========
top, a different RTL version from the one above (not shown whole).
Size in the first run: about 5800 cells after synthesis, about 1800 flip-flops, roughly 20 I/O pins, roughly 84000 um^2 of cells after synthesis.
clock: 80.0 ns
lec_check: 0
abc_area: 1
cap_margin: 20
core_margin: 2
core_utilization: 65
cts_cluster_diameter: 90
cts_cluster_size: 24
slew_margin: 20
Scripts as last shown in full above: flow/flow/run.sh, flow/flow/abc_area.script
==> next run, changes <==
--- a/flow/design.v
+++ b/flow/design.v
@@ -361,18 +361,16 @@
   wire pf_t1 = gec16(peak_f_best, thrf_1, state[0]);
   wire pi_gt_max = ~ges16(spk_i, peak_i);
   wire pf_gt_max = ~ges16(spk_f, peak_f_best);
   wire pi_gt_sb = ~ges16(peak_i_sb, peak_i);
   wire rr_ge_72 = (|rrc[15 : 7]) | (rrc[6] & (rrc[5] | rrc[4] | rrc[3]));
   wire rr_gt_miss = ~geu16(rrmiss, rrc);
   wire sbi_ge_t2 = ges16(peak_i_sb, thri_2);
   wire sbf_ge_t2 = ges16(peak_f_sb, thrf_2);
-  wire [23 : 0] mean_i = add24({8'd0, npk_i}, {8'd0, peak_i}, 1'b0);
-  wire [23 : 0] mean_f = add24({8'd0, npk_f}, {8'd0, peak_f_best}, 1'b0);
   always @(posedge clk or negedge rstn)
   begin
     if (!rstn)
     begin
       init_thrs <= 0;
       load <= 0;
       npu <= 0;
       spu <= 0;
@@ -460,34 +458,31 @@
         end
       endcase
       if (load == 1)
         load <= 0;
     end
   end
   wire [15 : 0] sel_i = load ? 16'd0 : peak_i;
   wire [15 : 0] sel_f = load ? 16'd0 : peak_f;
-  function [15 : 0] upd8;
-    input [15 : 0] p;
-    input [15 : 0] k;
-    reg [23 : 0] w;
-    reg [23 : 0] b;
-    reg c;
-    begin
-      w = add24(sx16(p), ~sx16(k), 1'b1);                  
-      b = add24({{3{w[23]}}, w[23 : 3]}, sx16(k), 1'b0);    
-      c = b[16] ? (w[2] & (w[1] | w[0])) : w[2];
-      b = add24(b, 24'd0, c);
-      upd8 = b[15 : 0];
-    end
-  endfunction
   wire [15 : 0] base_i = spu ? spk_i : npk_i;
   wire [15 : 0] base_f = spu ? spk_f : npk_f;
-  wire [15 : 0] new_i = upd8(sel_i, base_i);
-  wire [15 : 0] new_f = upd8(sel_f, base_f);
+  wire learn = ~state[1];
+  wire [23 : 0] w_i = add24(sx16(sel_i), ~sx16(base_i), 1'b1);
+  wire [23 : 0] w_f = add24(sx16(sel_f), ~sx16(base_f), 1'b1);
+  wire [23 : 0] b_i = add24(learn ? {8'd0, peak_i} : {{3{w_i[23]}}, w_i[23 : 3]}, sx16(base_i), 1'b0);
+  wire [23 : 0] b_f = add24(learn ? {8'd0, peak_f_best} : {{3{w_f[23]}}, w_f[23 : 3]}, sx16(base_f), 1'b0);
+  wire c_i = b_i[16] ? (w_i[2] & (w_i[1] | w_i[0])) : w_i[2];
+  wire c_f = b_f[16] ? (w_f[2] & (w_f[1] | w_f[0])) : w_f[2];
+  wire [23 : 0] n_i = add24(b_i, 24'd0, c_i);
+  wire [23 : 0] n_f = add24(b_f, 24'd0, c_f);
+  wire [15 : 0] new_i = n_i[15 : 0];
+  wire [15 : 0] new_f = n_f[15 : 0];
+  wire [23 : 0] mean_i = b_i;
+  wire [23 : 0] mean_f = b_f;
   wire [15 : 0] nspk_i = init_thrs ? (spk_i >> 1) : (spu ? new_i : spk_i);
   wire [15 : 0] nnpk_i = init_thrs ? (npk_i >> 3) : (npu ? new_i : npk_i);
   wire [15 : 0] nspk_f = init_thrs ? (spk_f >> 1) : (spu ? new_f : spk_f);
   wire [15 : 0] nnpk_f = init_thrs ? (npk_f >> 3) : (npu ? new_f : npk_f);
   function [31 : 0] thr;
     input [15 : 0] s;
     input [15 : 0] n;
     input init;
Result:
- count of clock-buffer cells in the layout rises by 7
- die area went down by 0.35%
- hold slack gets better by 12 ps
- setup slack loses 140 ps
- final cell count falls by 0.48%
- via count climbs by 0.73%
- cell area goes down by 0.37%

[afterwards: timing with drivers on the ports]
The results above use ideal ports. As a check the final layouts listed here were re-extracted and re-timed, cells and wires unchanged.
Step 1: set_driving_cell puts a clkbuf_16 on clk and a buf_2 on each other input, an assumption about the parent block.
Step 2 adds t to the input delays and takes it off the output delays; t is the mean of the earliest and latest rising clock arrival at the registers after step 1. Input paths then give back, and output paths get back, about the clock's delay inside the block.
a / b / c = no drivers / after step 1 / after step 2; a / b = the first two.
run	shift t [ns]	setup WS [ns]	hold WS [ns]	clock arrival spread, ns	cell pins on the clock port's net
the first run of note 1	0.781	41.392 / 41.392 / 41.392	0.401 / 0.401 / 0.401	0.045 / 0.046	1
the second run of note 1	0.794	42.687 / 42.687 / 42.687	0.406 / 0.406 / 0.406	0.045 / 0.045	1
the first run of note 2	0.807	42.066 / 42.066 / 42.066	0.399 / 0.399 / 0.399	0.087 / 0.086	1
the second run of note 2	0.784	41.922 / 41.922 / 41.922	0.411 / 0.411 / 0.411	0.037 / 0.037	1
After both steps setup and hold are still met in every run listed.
This is an optimization exercise on Yosys and OpenROAD, whose aim is small area and a short achievable clock period, not a production implementation.
Only simulation tests tie the RTL to the original design; equivalence was not proved.

== run 1 ==
// cpu_cpu
module cpu_cpu(clk, reset, code, out);
    input clk, reset;
    input  [255:0] code;
    output reg [7:0] out;
    reg [7:0] pc;
    reg [7:0] regs [0:7];
    reg [1:0] cmp_state;
    wire [15:0] inst;
    cpu_decoder decoder(.code(code), .pc(pc), .inst(inst));
    wire [4:0] op    = inst[4:0];
    wire [2:0] ra    = inst[7:5];
    wire [2:0] rb    = inst[10:8];
    wire [7:0] imm_i = inst[15:8];
    wire [7:0] imm_j = inst[12:5];
    wire [7:0] ra_oh = 8'b1 << ra;
    wire [7:0] rb_oh = 8'b1 << rb;
    wire [63:0] rflat = {regs[7], regs[6], regs[5], regs[4],
                         regs[3], regs[2], regs[1], regs[0]};
    wire [7:0] a, b;
    cpu_rdport rda(.regs(rflat), .sel(ra_oh), .q(a));
    cpu_rdport rdb(.regs(rflat), .sel(rb_oh), .q(b));
    wire en_b, inv, cin, wr, is_out, is_sub;
    wire [5:0] s_res;
    wire [2:0] s_pc;
    wire [7:0] seq;
    cpu_ctrl ctrl(.op(op), .reset(reset), .cmp_state(cmp_state), .pc(pc),
                  .en_b(en_b), .inv(inv), .cin(cin), .s_res(s_res), .wr(wr),
                  .s_pc(s_pc), .is_out(is_out), .is_sub(is_sub), .seq(seq));
    wire [7:0] sum, g, p, prod, quo, res, pc_next;
    wire lt, eq;
    cpu_adder adder(.a(a), .b(b), .en_b(en_b), .inv(inv), .cin(cin), .sum(sum), .g(g), .p(p));
    cpu_cmp cmp(.a(a), .d(sum), .b(b), .same(ra == rb), .lt(lt), .eq(eq));
    cpu_mul mul(.a(a), .b(b), .p(prod));
    cpu_div div(.a(a), .b(b), .quo(quo));
    genvar j;
    generate
        for (j = 0; j < 8; j = j + 1) begin : g_res
            cpu_sel6 ur(.d({sum[j], p[j], g[j], imm_i[j], quo[j], prod[j]}), .s(s_res), .y(res[j]));
            cpu_sel3 up(.d({seq[j], imm_j[j], a[j]}), .s(s_pc), .y(pc_next[j]));
        end
    endgenerate
    integer k;
    always @(posedge clk) begin
        pc <= pc_next;
        if (!reset) begin
            for (k = 0; k < 8; k = k + 1)
                if (wr && ra_oh[k])
                    regs[k] <= res;
            if (is_sub)
                cmp_state <= lt ? 2'd0 : eq ? 2'd1 : 2'd2;
            if (is_out)
                out <= a;
        end
    end
endmodule
For scale: about 1200 cells after synthesis, about 82 flip-flops, roughly 11000 sq um of cells after synthesis.
export LEC_CHECK = 0
export CAP_MARGIN = 20
export CORE_MARGIN = 2
export CORE_UTILIZATION = 45
export CTS_BUF_LIST = sky130_fd_sc_hd__clkbuf_8
export SLEW_MARGIN = 20
export SYNTH_HIERARCHICAL = 1
export SYNTH_MINIMUM_KEEP_SIZE = 0
create_clock -name core_clock -period 22.0 [get_ports {clk}]
standard.sh (not shown) runs the stock make flow with config.mk's settings and CLKGATE_MAP_FILE= SYNTH_SCRIPT=/design/flow/synth_recipe.tcl, a recipe that flattens the netlist after the stock synthesis.
==> flow/flow/run.sh <==
#!/bin/bash
# Standard layout, with the smallest buffer on the ports and timing repair
# aiming 8.5 ns past the clock period.
set -euo pipefail
bash standard.sh "BUFFER_PORTS_ARGS=-buffer_cell sky130_fd_sc_hd__buf_1" SETUP_SLACK_MARGIN=8.5 finish > make_finish.log 2>&1
Run 1 reached the end of the flow, and the finished layout is clean on the timing, design-rule and antenna checks.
::::
**TRY IT**:
What is the number of lines in the records that include "drivers"? Answer with that number alone.

**EXERCISE RESPONSE**:
2